Simulator for solar vehicle race from Darwin to Adelaide written in highly non-idiomatic Scala and some Java 'borrowed' and hacked up from https://github.com/KlausBrunner/solarpositioning
Calculates the position of the sun, relative solar intensity and power usage of an electric engine and assesses the current battery capacity at all points in time.
An experiment to test out whether using mutable data structures in Scala would yield a non-negligible speed improvement for a workload which could be heavily vectorised.
Can I convince the JVM to vectorise my code in Java / Scala, what are the benefits? When does vectorisation occur? Do I need to be using primitives, ie. non-boxed values for the JIT to attempt vector instructions?
On the Optimised_single_threaded branch
I also played around with calling out to the fantastic ND4J library
(N-dimensional arrays for Java and Scala), basically NumPy for the JVM.
https://github.com/deeplearning4j/nd4j https://nd4j.org/
ND4J makes JNI calls to C++ and passes around off-heap byte buffers using https://github.com/bytedeco/javacpp. In the solar simulator application I achieved 2 - 2.5X performance improvement on a single thread, either due to the performance of C++ vs Java / Scala, or simply because raw C++ arrays have less memory overhead and therefore I was seeing fewer caches misses.
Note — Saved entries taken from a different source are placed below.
[config.mk]
export PLATFORM = sky130hd
export DESIGN_NAME = score_sequencer
export DESIGN_NICKNAME = d
export VERILOG_FILES = /design/src/rtl/score_sequencer.sv
export SDC_FILE = /design/constraint.sdc
export NUM_CORES = 1
export LEC_CHECK = 0
export BUFFER_PORTS_ARGS = -buffer_cell sky130_fd_sc_hd__buf_4
export CAP_MARGIN = 5
export CELL_PAD_IN_SITES_DETAIL_PLACEMENT = 0
export CELL_PAD_IN_SITES_GLOBAL_PLACEMENT = 2
export CORE_ASPECT_RATIO = 0.5
export CORE_MARGIN = 2
export CORE_UTILIZATION = 41
export DETAILED_ROUTE_END_ITERATION = 10
export PLACE_DENSITY = 0.93
export RECOVER_POWER = 50
export SYNTH_ARGS = -nofsm -noshare
export SYNTH_HDL_FRONTEND = slang
export SYNTH_SLANG_ARGS = --single-unit
[constraint.sdc]
create_clock -name sys_CLK -period 9.41 [get_ports sys_CLK]
set_clock_uncertainty 0.15 [all_clocks]
set_input_delay 1.4115 -clock sys_CLK [delete_from_list [all_inputs] [get_ports sys_CLK]]
set_output_delay 1.4115 -clock sys_CLK [all_outputs]
set_load 0.03 [all_outputs]
[config.mk]
export PLATFORM = sky130hd
export DESIGN_NAME = trivia_round_ctrl
export DESIGN_NICKNAME = d
export VERILOG_FILES = /design/src/rtl/trivia_round_ctrl.sv
export SDC_FILE = /design/constraint.sdc
export NUM_CORES = 1
export LEC_CHECK = 0
export CAP_MARGIN = 20
export CORE_MARGIN = 2
export CORE_UTILIZATION = 35
export DETAILED_ROUTE_END_ITERATION = 6
export GPL_TIMING_DRIVEN = 0
export PLACE_DENSITY = 0.76
export SLEW_MARGIN = 30
export SYNTH_ARGS = -nofsm -noshare
export SYNTH_HDL_FRONTEND = slang
export SYNTH_SLANG_ARGS = --single-unit
[constraint.sdc]
create_clock -name clock -period 2.5 [get_ports clock]
set_input_delay 0.375 -clock clock [delete_from_list [all_inputs] [get_ports clock]]
set_output_delay 0.375 -clock clock [all_outputs]
set_load 0.05 [all_outputs]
Unfortunately the process of going between on-heap JVM objects and off-heap C++ arrays using ND4J ended up outweighing the performance benefit if you need to go back and forth more than once. Which unfortunately I did, as the NDArray 'dataframe' did not have all the operators I required.
I blame inefficient Java object serialisation for the conversion cost, so maybe I can take a page out of Spark's book and steal some optimised serialisers (better than Kryo) and submit a patch to ND4J.